I can’t breath right now, and it’s not an emotional problem but a literal one. My face is making mucous at a rate that is really rather terrifying and I wheeze when I breathe. I have an unhealthy fear of doctors and hospitals even though I make my living working in one, so no I am not going to an urgent care to get a script. I know that makes absolutely no sense but its my truth and there you are.

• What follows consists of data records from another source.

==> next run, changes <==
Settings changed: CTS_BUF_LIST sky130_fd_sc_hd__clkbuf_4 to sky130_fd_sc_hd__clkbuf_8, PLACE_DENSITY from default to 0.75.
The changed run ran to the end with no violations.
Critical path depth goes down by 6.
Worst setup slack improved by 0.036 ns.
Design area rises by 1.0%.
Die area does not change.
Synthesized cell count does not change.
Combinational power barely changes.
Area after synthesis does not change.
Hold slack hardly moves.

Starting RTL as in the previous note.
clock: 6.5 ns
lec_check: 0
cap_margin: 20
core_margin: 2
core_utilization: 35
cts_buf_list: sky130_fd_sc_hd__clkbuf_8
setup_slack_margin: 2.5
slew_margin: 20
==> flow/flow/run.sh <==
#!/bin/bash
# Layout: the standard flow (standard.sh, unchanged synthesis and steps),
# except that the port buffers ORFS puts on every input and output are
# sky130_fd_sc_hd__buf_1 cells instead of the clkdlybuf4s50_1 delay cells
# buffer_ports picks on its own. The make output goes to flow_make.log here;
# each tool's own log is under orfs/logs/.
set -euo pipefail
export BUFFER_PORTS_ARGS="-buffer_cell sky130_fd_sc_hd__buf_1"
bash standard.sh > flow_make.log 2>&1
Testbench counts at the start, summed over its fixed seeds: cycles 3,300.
This is an optimization exercise on Yosys and OpenROAD, whose aim is small area, a short achievable clock period and few clock cycles, not a production implementation. At most, simulation tests tie the RTL to the original design; equivalence was not proved.

==> flow/design.v <==
`default_nettype none
package euclid_pkg;
  localparam int X_W = 8;
  localparam int Y_W = 8;
endpackage
`default_nettype wire
`timescale 1ns/1ps
`default_nettype none
module euclid_top
(
  input  wire logic        cr_intf,
  input  wire logic        rst_n,
  input  wire logic        job_start,
  input  wire logic        job_shape,       
  input  wire logic [7:0]  job_p0_x,
  input  wire logic [7:0]  job_p0_y,
  input  wire logic [7:0]  job_p1_x,
  input  wire logic [7:0]  job_p1_y,
  input  wire logic [7:0]  job_p2_x,
  input  wire logic [7:0]  job_p2_y,
  input  wire logic [15:0] job_color,
  input  wire logic [2:0]  job_bzdepth,
  input  wire logic        pxl_ready,
  output logic             busy,
  output logic             job_done,
  output logic             pxl_valid,
  output logic [7:0]       pxl_x,
  output logic [7:0]       pxl_y,
  output logic [15:0]      pxl_color
);
  assign pxl_color = job_color;
  logic start_c;
  assign start_c = job_start & ~busy;
  logic [1:0] lp_c;
  always_comb
  begin
    case (job_bzdepth)
      3'd0, 3'd1: lp_c = 2'd0;
      3'd2:       lp_c = 2'd1;
      default:    lp_c = 2'd2;
    endcase
  end
  logic       g_act;
  logic [1:0] g_lvl;         
  logic       g_st;          
  logic [1:0] g_j;           
  logic [1:0] g_e;           
  logic [7:0] ta_x, ta_y, tb_x, tb_y, tc_x, tc_y;
  function automatic logic [7:0] mid(input logic [7:0] a, input logic [7:0] b);
    logic [8:0] s;
    logic       cy;
    cy = 1'b0;
    for (int i = 0; i < 8; i++)
    begin
      s[i] = a[i] ^ b[i] ^ cy;
      cy   = (a[i] & b[i]) | (cy & (a[i] ^ b[i]));
    end
    s[8] = cy;
    mid  = s[8:1];
  endfunction
  function automatic logic [7:0] step1(input logic [7:0] x, input logic up);
    logic t;
    t = 1'b1;
    for (int i = 0; i < 8; i++)
    begin
      step1[i] = x[i] ^ t;
      t        = t & (x[i] ^ ~up);
    end
  endfunction
  logic [7:0] mab_x, mab_y, mbc_x, mbc_y;
  assign mab_x = mid(ta_x, tb_x);
  assign mab_y = mid(ta_y, tb_y);
  assign mbc_x = mid(tb_x, tc_x);
  assign mbc_y = mid(tb_y, tc_y);
  logic       g_emit;        
  logic       g_jlast;
  logic       g_last;
  logic       g_dir;
  logic [7:0] g_ep_x, g_ep_y;
  logic       g_take;
  assign g_emit  = g_act & (g_lvl == lp_c);
  assign g_jlast = (lp_c == 2'd0) | ((lp_c == 2'd1) & g_j[0]) | (g_j == 2'd3);
  assign g_last  = (g_e == 2'd3) & g_jlast;
  assign g_dir   = ((lp_c == 2'd2) & (g_lvl == 2'd0)) ? g_j[1] : g_j[0];
  always_comb
  begin
    case (g_e)
      2'd0, 2'd1: begin g_ep_x = mab_x; g_ep_y = mab_y; end
      2'd2:       begin g_ep_x = tb_x;  g_ep_y = tb_y;  end
      default:    begin g_ep_x = tc_x;  g_ep_y = tc_y;  end
    endcase
  end
  logic       ne_v, ne_last;
  logic [7:0] ne_x, ne_y;
  logic       ne_take;
  assign g_take = g_emit & (~ne_v | ne_take);
  logic [7:0] ps_x, ps_y;    
  logic [7:0] en_x, en_y;    
  logic [7:0] dx, dy;
  logic       sx, sy;
  logic signed [9:0] err;
  logic       xmaj;          
  logic       cur_last;
  assign pxl_x = ps_x;
  assign pxl_y = ps_y;
  logic at_end, accept, line_free;    
  logic [7:0] xm, ym;
  logic       end_nx;
  assign xm   = step1(ps_x, sx);
  assign ym   = step1(ps_y, sy);
  assign end_nx = xmaj ? (xm == en_x) : (ym == en_y);
  assign accept    = pxl_valid & pxl_ready;
  assign job_done  = accept & at_end & cur_last;
  assign line_free = ~pxl_valid | (accept & at_end & ~cur_last);
  assign ne_take   = busy & line_free & ne_v;
  logic [8:0] ddx_a, ddx_b, ddy_a, ddy_b;
  logic [7:0] ndx, ndy;
  logic       nsx, nsy;
  assign ddx_a = {1'b0, ne_x} - {1'b0, en_x};
  assign ddx_b = {1'b0, en_x} - {1'b0, ne_x};
  assign ddy_a = {1'b0, ne_y} - {1'b0, en_y};
  assign ddy_b = {1'b0, en_y} - {1'b0, ne_y};
  assign nsx   = ~ddx_a[8];
  assign nsy   = ~ddy_a[8];
  assign ndx   = nsx ? ddx_a[7:0] : ddx_b[7:0];
  assign ndy   = nsy ? ddy_a[7:0] : ddy_b[7:0];
  logic signed [9:0] err0;
  assign err0 = $signed({2'b00, ndx}) - $signed({2'b00, ndy});
  logic signed [10:0] tx, ty;
  logic step_x, step_y;
  logic signed [9:0] err_x, err_y, err_xy, err_nx;
  assign tx     = {err, 1'b0};                            
  assign ty     = -$signed({3'b000, dy});
  assign step_x = (tx > ty);                              
  assign step_y = (tx < $signed({3'b000, dx}));           
  assign err_x  = err - $signed({2'b00, dy});
  assign err_y  = err + $signed({2'b00, dx});
  assign err_xy = err + $signed({2'b00, dx}) - $signed({2'b00, dy});
  assign err_nx = ({10{step_x &  step_y}} & err_xy) |
                  ({10{step_x & ~step_y}} & err_x) |
                  ({10{~step_x}}          & err_y);
  always_ff @(posedge cr_intf or negedge rst_n)
  begin
    if (!rst_n)
    begin
      busy      <= 1'b0;
      pxl_valid <= 1'b0;
      ne_v      <= 1'b0;
      g_act     <= 1'b0;
    end
    else
    begin
      if (start_c)
      begin
        busy      <= 1'b1;
        pxl_valid <= 1'b0;
        ne_v      <= ~job_shape | (job_bzdepth == 3'd0);
        g_act     <= job_shape;
      end
      else
      begin
        if (job_done)
        begin
          busy      <= 1'b0;
          pxl_valid <= 1'b0;
        end
        else if (busy & line_free)
          pxl_valid <= ne_v;
        if (g_take)
          ne_v <= 1'b1;
        else if (ne_take)
          ne_v <= 1'b0;
        if (g_take & g_last)
          g_act <= 1'b0;
      end
    end
  end
  always_ff @(posedge cr_intf)
  begin
    if (start_c)
    begin
      ps_x     <= job_p0_x;
      ps_y     <= job_p0_y;
      en_x     <= job_p0_x;
      en_y     <= job_p0_y;
      ne_x     <= job_p1_x;
      ne_y     <= job_p1_y;
      ne_last  <= ~job_shape;
      ta_x     <= job_p0_x;
      ta_y     <= job_p0_y;
      tb_x     <= job_p1_x;
      tb_y     <= job_p1_y;
      tc_x     <= job_p2_x;
      tc_y     <= job_p2_y;
      g_lvl    <= 2'd0;
      g_e      <= (job_bzdepth == 3'd0) ? 2'd3 : 2'd0;
      g_st     <= 1'b0;
      g_j      <= 2'd0;
    end
    else
    begin
      if (g_act & ~g_emit)
      begin
        g_st <= ~g_st;
        if (!g_st)
        begin
          if (g_dir)
          begin
            ta_x <= mab_x; ta_y <= mab_y;
            tb_x <= mbc_x; tb_y <= mbc_y;
          end
          else
          begin
            tb_x <= mab_x; tb_y <= mab_y;
            tc_x <= mbc_x; tc_y <= mbc_y;
          end
        end
        else
        begin
          g_lvl <= g_lvl + 2'd1;
          if (g_dir)
          begin
            ta_x <= mab_x; ta_y <= mab_y;
          end
          else
          begin
            tc_x <= mbc_x; tc_y <= mbc_y;
          end
        end
      end
      else if (g_take)
      begin
        g_e <= g_e + 2'd1;
        if (g_e == 2'd0)
        begin
          ta_x <= mab_x; ta_y <= mab_y;
          tb_x <= mbc_x; tb_y <= mbc_y;
        end
        if (g_e == 2'd3)
        begin
          g_j   <= g_j + 2'd1;
          g_lvl <= 2'd0;
          ta_x  <= job_p0_x; ta_y <= job_p0_y;
          tb_x  <= job_p1_x; tb_y <= job_p1_y;
          tc_x  <= job_p2_x; tc_y <= job_p2_y;
        end
      end
      if (g_take)
      begin
        ne_x    <= g_ep_x;
        ne_y    <= g_ep_y;
        ne_last <= g_last;
      end
      if (ne_take)
      begin
        en_x     <= ne_x;
        en_y     <= ne_y;
        dx       <= ndx;
        dy       <= ndy;
        sx       <= nsx;
        sy       <= nsy;
        err      <= err0;
        xmaj     <= ~err0[9];
        cur_last <= ne_last;
        at_end   <= (ne_x == en_x) & (ne_y == en_y);
      end
      else if (accept & ~at_end)
      begin
        err    <= err_nx[9:0];
        at_end <= end_nx;
        if (step_x)
          ps_x <= xm;
        if (step_y)
          ps_y <= ym;
      end
    end
  end
endmodule
`default_nettype wire
export LEC_CHECK = 0
export CAP_MARGIN = 20
export CORE_MARGIN = 2
export CORE_UTILIZATION = 40
export CTS_BUF_LIST = sky130_fd_sc_hd__clkbuf_8
export SETUP_SLACK_MARGIN = 1.7
export SLEW_MARGIN = 20
create_clock -name core_clock -period 5.5 [get_ports {cr_intf}]
standard.sh (not shown) runs the stock make flow with config.mk's settings and CLKGATE_MAP_FILE= SYNTH_SCRIPT=/design/flow/synth_recipe.tcl, a recipe that flattens the netlist after the stock synthesis.
==> flow/flow/run.sh <==
#!/bin/bash
# Standard layout, with plain buf_2 cells (instead of the default delay-buffer
# cell) for the port buffers. Full make output goes to make.log.
set -euo pipefail
export BUFFER_PORTS_ARGS="-buffer_cell sky130_fd_sc_hd__buf_2"
bash standard.sh > make.log 2>&1
Change:
--- a/flow/design.v
+++ b/flow/design.v
@@ -100,5 +100,4 @@
   logic       sx, sy;
   logic signed [9:0] err;
-  logic       xmaj;          
   logic       cur_last;
   assign pxl_x = ps_x;
@@ -106,8 +105,9 @@
   logic at_end, accept, line_free;    
   logic [7:0] xm, ym;
-  logic       end_nx;
+  logic       eq_x, eq_y;
   assign xm   = step1(ps_x, sx);
   assign ym   = step1(ps_y, sy);
-  assign end_nx = xmaj ? (xm == en_x) : (ym == en_y);
+  assign eq_x = step_x ? (xm == en_x) : (ps_x == en_x);
+  assign eq_y = step_y ? (ym == en_y) : (ps_y == en_y);
   assign accept    = pxl_valid & pxl_ready;
   assign job_done  = accept & at_end & cur_last;
@@ -125,6 +125,4 @@
   assign ndx   = nsx ? ddx_a[7:0] : ddx_b[7:0];
   assign ndy   = nsy ? ddy_a[7:0] : ddy_b[7:0];
-  logic signed [9:0] err0;
-  assign err0 = $signed({2'b00, ndx}) - $signed({2'b00, ndy});
   logic signed [10:0] tx, ty;
   logic step_x, step_y;
@@ -260,6 +258,5 @@
         sx       <= nsx;
         sy       <= nsy;
-        err      <= err0;
-        xmaj     <= ~err0[9];
+        err      <= $signed({2'b00, ndx}) - $signed({2'b00, ndy});
         cur_last <= ne_last;
         at_end   <= (ne_x == en_x) & (ne_y == en_y);
@@ -268,5 +265,5 @@
       begin
         err    <= err_nx[9:0];
-        at_end <= end_nx;
+        at_end <= eq_x & eq_y;
         if (step_x)
           ps_x <= xm;
Outcome:
- The new run went through all stages and came out clean
- setup slack is worse by 0.095 ns
- area after synthesis went down by about 0.9%
- cell area goes down by 1.8%
- via count fell by 0.37%
- sequential share of layout area grows by 0.35 points
- global-route usage is about the same
- fmax falls by about 2.5%
- wire length stays flat
Testbench counts after the change, summed over its fixed seeds: cycles 68,592.
Function not checked in the first run of this note: the RTL went through the layout flow alone.

what the ideal ports hide:
No port has a modelled driver above. Below, the same layouts with a new extraction and two added sets of constraints.
Step 1 sets driving cells, clkbuf_16 on the clock port and buf_2 on the other inputs (assumed; they add their load-dependent delay and slew).
Step 2 times the ports against the registers' clock, not the clock port: input delays grow and output delays shrink by t, the midpoint of the rising clock arrivals with the driver on.
a / b / c = no drivers / after step 1 / after step 2; a / b = the first two.
run	t, ns	setup WS [ns]	worst hold slack (ns)	slew at the worst register clock pin (ns)	cell pins on the clock port's net
the first run	0.496	1.763 / 1.763 / 1.763	0.429 / 0.409 / 0.438	0.09 / 0.09	1
the second run	0.492	1.668 / 1.668 / 1.583	0.424 / 0.420 / 0.424	0.08 / 0.08	1
After both steps every run listed still meets setup and hold. The setup slack of the second run, which loses most, moves by 0.000 ns with the drivers and by -0.085 ns with both steps.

However, in this time of watching the Kleenex pile grow while my brain leaks its lubricant, I finally cracked my bible open for the first time in a week and a half because sometimes I am super stubborn and think I can hack life on my own. I started Romans a week and a half ago and maybe my subconscious knew I wasn’t going to like what was coming down the pipeline so I meandered off, telling myself reading Streams in the Desert would be good enough… it wasn’t. So I opened Romans chapter 2 and God showed me some truths at a deeper level, because with Him it is always deeper and further in.
I have been reminded this week by a series of quotes and then what Paul writes in Romans 2 about all of this. Max Lucado got the ball rolling with the statement:
Forgiveness doesn’t diminish justice, it just entrust it to God.
Then I turned and read something that Elisabeth Elliot wrote:
Teach me to treat all that comes to me with peace of soul and with firm conviction that Your will governs all.
And then Paul slapped me in the face with Romans 2 and I sat there in the midmorning light waiting for my tea to cool to drinking temperatures and asked God, who am I still judging and not forgiving, please just let me know and I heard him say, the C&MA.
Gods judgment is something that I deserve but His Son took my stripes. So when someone wrongs me, however deep the wound, when I do not forgive, I essentially say to the world and to my God, I do not trust God’s wisdom, justice or love and I rob myself the freedom of being free. Not that this process is quick because I am dense and very human.
There will be some wrongs that will require layers and even seasons of forgiving and even asking for forgiveness but by forgiving I allow my God to walk with me healing my heart and graciously showing His steadfast love to me.
So why does any of this even come up right now, because God told me to forgive the C&MA for something they probably are not even aware of anymore. I wrote a five page letter asking for forgiveness, forgiving them and in turn asking them to be better, while letting them know I now pray with them.
Have I completely forgiven them, most certainly not but I have started to and I cannot keep pretending like I am the one who gets to judge the world, I don’t have that power and it most certainly is not my job because thankfully I know a man who paid the price and sits on that throne, all so I can be precious in His eyes.
Because the other piece here is that my lack of forgiving allows me to keep buying the lie of who I really am, whom I truly belong to. By not forgiving I continue to buy that worldly lie that I am not enough instead of starting to accept that it isn’t who I am but to whom I belong to and when I sit fully in that promise forgiving really isn’t all that hard anymore.
So I wrote this letter and through that whole process realized that forgiveness is most usually less about the perceived offending party then it is realizing your own personal growth and healing will never move beyond where you are at unless you do forgive. The offender may never understand why but in order for me to understand the fullness and depth of my fathers love for me, I have to keep forgiving. I must keep forgiving because it is essential, in order for me to move through my own emotional stagnation, I have to accept and trust that my God’s justice is much better than anything I could ever come up with on my own.
And truthfully it is a daily issue that I have to deal with, holding grudges against people, talking badly about others, in general just being an ass, but if I claim that Jesus is the Christ, then I cannot keep proclaiming a wonky gospel with my life by not forgiving. My ‘can’t want to attitude’ was cute when I was three, it kind of is just stupid now.
What is your ‘can’t want to attitude’ stopping you from.